### [WORK TO COMPLETE]
Supply the number of lines below containing "netlist", nothing else.

### [RECORDS SHOWN]
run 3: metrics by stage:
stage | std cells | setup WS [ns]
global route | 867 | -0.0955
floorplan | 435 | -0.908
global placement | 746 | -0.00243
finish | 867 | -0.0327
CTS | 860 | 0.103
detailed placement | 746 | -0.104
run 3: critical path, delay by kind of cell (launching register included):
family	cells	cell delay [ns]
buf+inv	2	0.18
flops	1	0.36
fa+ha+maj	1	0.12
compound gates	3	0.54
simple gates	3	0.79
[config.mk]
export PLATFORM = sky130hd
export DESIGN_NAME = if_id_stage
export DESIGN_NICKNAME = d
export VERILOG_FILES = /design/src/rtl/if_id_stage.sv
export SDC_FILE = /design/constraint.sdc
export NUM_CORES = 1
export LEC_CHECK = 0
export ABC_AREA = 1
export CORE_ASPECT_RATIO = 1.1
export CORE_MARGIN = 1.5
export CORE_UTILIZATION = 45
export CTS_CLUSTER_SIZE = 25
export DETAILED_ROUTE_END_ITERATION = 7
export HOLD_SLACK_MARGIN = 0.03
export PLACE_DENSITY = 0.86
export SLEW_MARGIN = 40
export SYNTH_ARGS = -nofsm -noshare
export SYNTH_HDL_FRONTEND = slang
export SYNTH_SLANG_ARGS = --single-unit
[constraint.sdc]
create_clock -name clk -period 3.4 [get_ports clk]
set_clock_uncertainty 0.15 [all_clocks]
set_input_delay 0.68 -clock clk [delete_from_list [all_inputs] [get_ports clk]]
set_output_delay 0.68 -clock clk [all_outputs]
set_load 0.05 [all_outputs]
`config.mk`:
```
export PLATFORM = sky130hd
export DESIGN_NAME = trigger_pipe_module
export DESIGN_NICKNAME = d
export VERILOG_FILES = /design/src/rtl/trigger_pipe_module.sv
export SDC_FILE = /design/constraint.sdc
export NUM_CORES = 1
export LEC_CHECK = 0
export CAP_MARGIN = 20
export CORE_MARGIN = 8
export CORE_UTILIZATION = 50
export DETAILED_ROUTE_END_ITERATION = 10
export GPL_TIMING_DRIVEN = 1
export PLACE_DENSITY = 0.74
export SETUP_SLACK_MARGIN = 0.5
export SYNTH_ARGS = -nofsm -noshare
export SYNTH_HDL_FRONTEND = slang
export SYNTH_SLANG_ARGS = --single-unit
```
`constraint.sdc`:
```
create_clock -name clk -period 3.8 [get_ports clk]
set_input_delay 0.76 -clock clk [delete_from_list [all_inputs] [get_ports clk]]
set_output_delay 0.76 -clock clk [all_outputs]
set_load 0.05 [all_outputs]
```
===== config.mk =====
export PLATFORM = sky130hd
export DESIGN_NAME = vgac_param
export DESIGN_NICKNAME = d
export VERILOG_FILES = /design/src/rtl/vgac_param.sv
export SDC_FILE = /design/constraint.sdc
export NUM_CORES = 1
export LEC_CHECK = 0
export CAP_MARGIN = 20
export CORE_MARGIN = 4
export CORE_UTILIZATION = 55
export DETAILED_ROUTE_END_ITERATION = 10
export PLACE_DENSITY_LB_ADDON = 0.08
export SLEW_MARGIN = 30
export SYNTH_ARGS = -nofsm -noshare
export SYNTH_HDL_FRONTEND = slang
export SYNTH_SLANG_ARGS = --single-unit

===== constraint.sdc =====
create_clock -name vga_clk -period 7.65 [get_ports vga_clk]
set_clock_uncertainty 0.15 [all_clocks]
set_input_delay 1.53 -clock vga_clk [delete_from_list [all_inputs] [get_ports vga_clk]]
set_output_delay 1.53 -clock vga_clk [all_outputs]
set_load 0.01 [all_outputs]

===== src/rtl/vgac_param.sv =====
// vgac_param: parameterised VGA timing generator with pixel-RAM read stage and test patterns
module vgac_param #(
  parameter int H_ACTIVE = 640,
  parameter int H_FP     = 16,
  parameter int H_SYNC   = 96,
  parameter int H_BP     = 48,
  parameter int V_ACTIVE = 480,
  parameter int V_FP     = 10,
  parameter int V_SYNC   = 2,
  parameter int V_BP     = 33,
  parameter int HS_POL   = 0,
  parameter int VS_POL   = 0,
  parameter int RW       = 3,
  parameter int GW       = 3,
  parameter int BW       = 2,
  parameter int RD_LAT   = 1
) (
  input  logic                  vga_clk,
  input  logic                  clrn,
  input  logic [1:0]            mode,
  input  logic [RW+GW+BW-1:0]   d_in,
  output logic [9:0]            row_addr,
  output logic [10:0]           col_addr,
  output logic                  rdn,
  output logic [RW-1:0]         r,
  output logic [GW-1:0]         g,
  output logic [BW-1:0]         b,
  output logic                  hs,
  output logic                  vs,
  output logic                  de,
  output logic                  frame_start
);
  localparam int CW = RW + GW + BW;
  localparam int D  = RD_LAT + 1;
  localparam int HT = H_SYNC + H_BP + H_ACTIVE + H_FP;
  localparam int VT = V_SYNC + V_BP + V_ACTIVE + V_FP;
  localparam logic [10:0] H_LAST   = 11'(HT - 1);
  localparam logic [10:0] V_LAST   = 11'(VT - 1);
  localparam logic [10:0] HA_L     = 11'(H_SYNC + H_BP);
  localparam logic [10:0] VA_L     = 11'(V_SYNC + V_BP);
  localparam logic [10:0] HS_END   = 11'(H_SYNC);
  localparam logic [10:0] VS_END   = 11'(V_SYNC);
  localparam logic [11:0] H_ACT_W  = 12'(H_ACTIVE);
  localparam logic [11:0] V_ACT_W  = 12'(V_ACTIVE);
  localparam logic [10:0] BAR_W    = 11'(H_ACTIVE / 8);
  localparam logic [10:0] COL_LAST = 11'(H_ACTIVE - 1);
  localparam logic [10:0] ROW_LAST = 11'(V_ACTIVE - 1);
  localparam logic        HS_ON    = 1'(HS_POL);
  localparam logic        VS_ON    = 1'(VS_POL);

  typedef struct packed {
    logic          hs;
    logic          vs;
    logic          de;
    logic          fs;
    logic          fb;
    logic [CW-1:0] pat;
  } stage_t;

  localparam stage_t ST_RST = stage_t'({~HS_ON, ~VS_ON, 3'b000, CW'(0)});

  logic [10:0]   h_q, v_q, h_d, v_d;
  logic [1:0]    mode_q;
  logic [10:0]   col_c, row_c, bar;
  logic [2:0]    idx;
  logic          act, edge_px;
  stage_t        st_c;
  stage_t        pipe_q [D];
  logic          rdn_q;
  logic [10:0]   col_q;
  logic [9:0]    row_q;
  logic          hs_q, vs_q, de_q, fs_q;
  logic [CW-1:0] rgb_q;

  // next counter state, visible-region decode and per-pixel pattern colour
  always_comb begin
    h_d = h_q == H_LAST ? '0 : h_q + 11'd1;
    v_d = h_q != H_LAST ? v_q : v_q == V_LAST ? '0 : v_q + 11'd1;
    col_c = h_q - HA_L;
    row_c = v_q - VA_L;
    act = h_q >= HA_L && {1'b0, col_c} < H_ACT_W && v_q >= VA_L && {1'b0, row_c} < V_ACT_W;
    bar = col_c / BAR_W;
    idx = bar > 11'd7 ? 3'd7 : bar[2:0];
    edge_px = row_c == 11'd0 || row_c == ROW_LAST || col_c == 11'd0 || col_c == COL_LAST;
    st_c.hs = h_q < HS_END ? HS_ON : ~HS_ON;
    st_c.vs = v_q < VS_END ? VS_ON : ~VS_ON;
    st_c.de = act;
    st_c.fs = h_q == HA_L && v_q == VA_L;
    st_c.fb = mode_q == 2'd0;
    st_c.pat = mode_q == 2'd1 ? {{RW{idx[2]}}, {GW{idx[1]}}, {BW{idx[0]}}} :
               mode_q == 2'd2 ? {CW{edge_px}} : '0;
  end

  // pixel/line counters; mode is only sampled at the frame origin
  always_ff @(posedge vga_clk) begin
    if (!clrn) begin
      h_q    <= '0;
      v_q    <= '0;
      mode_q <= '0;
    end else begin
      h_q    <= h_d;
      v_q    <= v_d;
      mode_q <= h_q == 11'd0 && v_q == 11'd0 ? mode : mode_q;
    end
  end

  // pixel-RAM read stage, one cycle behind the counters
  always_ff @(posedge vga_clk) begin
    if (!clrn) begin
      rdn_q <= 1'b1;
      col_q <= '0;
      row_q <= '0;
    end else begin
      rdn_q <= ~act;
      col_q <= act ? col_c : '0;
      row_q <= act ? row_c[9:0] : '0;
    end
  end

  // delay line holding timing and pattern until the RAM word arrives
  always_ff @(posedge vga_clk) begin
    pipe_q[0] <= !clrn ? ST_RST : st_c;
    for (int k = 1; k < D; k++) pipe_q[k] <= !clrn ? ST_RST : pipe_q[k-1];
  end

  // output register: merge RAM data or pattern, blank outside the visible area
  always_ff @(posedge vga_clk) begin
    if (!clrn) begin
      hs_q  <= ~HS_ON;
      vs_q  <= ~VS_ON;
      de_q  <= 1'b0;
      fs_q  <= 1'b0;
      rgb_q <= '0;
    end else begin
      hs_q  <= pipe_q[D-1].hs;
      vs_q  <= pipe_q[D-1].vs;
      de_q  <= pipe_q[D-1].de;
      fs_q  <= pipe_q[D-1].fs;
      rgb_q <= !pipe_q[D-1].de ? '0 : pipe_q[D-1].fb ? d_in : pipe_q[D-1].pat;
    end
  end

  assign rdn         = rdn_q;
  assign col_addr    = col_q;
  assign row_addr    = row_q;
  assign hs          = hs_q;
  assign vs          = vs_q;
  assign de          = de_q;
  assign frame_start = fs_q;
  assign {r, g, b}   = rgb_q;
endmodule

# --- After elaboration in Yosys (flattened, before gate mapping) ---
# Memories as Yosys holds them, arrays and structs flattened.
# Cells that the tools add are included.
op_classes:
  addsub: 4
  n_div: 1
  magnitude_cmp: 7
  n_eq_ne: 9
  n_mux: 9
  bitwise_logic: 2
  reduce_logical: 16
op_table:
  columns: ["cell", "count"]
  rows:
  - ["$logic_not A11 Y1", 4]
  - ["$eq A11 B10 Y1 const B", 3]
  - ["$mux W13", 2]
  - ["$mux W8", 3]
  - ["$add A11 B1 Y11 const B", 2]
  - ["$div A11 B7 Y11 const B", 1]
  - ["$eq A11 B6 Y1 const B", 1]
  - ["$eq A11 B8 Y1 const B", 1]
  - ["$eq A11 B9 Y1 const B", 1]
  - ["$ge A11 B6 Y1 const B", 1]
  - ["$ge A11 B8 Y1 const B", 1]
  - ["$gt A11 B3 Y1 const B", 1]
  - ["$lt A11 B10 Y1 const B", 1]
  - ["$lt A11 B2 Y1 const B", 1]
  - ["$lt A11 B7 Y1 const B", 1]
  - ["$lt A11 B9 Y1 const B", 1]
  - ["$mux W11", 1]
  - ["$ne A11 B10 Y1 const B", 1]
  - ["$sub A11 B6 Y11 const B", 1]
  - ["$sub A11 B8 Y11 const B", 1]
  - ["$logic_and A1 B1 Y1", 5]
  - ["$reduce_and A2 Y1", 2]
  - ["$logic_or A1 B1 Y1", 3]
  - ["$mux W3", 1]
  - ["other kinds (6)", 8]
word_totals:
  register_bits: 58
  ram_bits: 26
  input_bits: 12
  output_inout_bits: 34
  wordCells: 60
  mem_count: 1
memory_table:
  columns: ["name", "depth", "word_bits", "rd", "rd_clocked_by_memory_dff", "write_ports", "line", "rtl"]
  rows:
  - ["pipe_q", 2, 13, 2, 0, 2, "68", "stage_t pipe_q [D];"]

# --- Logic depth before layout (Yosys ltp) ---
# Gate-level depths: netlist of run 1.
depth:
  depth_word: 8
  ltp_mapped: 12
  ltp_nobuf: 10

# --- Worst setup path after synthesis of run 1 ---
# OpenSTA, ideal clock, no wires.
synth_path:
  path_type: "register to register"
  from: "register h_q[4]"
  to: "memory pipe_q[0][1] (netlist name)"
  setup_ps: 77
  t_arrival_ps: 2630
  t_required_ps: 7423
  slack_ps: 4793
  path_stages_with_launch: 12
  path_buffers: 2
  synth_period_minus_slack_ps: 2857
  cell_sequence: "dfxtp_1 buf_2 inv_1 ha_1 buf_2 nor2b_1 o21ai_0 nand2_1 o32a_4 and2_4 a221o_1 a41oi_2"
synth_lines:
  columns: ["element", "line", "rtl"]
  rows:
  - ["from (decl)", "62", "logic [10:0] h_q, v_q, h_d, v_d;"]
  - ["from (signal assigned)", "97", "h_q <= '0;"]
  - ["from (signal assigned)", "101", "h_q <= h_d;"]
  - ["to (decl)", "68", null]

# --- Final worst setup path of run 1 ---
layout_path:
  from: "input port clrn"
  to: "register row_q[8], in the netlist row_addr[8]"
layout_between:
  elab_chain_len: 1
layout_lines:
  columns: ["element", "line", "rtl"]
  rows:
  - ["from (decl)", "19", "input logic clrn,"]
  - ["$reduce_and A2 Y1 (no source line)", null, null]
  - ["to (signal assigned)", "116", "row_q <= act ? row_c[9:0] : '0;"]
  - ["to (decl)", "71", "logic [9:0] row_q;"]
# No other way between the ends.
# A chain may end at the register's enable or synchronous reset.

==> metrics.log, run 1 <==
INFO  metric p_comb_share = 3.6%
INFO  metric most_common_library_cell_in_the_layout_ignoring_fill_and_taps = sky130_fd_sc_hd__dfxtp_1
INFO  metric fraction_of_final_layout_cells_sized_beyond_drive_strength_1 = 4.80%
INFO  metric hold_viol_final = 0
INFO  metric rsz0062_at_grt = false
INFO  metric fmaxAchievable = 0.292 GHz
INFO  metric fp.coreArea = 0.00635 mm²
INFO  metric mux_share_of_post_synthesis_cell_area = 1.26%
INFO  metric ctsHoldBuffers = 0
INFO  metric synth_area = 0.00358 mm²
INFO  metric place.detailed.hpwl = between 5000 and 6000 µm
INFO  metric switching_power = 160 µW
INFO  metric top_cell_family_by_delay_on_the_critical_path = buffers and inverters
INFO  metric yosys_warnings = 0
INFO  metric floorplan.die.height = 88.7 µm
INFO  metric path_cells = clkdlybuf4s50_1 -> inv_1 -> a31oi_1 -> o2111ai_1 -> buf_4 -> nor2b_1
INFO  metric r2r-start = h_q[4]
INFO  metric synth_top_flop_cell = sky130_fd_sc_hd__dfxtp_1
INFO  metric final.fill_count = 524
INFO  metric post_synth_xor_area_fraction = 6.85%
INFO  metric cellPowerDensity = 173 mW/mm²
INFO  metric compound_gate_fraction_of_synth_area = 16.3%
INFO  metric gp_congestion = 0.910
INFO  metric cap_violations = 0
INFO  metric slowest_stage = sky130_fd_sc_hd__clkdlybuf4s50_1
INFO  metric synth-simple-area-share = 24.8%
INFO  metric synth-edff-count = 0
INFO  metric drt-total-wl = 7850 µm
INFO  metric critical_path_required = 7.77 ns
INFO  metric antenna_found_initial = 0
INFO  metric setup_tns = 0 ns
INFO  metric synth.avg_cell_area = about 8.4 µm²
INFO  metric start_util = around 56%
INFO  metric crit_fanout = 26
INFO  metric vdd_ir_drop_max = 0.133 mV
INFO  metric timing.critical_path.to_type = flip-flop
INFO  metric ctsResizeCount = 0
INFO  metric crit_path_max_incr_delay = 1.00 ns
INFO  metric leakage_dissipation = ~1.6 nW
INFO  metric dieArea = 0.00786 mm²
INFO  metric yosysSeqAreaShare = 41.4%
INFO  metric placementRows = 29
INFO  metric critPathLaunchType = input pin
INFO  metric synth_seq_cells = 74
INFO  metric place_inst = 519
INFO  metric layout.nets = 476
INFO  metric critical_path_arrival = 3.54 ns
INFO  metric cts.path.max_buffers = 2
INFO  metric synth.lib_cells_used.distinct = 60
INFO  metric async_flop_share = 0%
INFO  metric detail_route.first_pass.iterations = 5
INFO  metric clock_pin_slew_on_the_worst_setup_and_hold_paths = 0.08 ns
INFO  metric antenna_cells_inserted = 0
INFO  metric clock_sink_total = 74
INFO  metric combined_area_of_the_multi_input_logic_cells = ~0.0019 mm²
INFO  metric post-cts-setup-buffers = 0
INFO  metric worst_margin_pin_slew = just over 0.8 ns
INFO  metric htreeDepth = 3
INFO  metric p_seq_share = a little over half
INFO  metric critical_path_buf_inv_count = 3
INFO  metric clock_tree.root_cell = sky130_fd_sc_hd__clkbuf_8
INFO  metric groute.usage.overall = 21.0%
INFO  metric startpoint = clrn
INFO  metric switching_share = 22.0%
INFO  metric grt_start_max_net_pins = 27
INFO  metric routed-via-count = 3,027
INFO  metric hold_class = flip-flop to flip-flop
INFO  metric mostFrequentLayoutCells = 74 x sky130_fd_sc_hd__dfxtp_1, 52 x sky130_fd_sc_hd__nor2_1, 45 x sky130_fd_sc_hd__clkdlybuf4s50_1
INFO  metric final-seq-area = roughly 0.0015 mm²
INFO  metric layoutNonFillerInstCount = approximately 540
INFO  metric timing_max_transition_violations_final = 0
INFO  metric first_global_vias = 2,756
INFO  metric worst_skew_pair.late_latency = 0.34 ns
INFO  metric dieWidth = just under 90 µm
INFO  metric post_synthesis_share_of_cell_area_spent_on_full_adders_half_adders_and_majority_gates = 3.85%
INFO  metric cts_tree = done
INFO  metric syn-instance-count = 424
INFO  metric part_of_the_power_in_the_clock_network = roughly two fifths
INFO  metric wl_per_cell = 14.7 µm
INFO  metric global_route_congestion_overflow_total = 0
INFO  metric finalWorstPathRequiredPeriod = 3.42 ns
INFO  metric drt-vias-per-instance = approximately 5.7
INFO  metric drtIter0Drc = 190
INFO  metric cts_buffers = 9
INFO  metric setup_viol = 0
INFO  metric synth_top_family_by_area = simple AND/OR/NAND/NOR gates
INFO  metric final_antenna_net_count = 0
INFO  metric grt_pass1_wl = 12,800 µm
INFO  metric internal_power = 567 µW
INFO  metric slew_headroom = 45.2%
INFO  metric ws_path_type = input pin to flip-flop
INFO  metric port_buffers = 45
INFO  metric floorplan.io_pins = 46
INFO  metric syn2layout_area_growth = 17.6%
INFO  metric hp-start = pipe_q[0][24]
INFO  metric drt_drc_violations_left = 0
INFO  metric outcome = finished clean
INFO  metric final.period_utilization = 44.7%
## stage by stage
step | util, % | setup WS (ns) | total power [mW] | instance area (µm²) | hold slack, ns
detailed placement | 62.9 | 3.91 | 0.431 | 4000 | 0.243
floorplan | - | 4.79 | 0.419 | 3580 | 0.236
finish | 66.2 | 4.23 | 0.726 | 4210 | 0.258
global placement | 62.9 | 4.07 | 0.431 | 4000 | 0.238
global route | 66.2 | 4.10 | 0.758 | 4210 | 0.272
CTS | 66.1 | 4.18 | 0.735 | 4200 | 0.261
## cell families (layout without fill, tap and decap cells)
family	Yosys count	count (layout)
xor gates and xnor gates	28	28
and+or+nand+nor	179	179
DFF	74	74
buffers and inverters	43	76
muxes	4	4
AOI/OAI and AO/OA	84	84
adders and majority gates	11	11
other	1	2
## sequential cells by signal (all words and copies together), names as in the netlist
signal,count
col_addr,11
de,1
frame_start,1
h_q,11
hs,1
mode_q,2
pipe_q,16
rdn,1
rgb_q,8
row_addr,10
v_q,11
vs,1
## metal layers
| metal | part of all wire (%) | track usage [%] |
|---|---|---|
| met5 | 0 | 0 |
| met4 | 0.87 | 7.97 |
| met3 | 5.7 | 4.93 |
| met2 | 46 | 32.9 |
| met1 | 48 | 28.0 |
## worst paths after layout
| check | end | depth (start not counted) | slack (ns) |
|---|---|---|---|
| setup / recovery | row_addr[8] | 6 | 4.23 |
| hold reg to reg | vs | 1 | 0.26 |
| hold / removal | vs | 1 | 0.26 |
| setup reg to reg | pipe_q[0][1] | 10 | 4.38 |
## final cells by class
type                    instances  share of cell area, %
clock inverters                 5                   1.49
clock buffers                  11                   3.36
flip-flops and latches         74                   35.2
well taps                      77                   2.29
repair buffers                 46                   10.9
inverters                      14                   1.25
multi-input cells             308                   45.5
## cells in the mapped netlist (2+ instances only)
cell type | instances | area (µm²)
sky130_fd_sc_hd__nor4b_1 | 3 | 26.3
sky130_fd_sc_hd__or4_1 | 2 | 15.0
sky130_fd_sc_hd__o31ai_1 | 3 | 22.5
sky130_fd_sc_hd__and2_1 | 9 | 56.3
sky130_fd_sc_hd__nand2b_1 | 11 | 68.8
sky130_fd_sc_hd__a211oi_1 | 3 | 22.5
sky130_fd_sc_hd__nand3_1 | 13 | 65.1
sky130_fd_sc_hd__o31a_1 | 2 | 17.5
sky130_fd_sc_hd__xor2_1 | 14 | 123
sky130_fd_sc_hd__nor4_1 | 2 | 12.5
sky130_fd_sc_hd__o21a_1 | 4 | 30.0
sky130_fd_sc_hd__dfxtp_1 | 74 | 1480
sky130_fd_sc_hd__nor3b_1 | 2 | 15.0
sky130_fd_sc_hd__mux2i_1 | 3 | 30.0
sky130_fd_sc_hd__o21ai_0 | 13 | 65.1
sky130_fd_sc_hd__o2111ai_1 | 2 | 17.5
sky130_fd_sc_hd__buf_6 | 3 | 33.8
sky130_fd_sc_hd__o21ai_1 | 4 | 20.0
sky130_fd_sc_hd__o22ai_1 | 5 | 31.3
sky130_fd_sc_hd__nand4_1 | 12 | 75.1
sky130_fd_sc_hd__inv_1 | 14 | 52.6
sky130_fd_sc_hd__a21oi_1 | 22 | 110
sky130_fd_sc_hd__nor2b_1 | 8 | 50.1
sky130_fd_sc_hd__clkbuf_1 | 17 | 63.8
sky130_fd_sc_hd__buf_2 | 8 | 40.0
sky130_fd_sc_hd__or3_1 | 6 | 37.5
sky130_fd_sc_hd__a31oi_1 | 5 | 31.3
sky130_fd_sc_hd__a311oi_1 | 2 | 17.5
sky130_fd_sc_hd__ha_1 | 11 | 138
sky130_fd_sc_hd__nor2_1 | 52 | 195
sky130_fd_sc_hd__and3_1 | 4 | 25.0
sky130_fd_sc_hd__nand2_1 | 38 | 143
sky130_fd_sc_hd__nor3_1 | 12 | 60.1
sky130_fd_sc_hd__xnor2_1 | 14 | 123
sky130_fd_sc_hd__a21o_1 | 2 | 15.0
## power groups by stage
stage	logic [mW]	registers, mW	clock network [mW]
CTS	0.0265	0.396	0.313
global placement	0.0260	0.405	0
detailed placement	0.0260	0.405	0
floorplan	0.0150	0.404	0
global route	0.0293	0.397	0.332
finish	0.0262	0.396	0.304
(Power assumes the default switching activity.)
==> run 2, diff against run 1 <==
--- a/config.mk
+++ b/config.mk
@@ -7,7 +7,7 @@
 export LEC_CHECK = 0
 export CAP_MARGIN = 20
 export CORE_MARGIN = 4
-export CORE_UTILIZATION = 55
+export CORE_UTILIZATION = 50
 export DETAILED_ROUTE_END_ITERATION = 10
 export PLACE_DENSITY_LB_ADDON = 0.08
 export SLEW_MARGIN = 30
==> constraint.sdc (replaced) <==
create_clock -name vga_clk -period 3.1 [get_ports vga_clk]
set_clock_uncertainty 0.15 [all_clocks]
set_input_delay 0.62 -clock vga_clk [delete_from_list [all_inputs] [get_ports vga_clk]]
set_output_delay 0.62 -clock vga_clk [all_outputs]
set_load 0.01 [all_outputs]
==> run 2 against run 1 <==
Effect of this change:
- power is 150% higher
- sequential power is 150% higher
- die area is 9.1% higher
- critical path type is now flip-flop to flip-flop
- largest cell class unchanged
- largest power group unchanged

### [YOUR SOLUTION]
5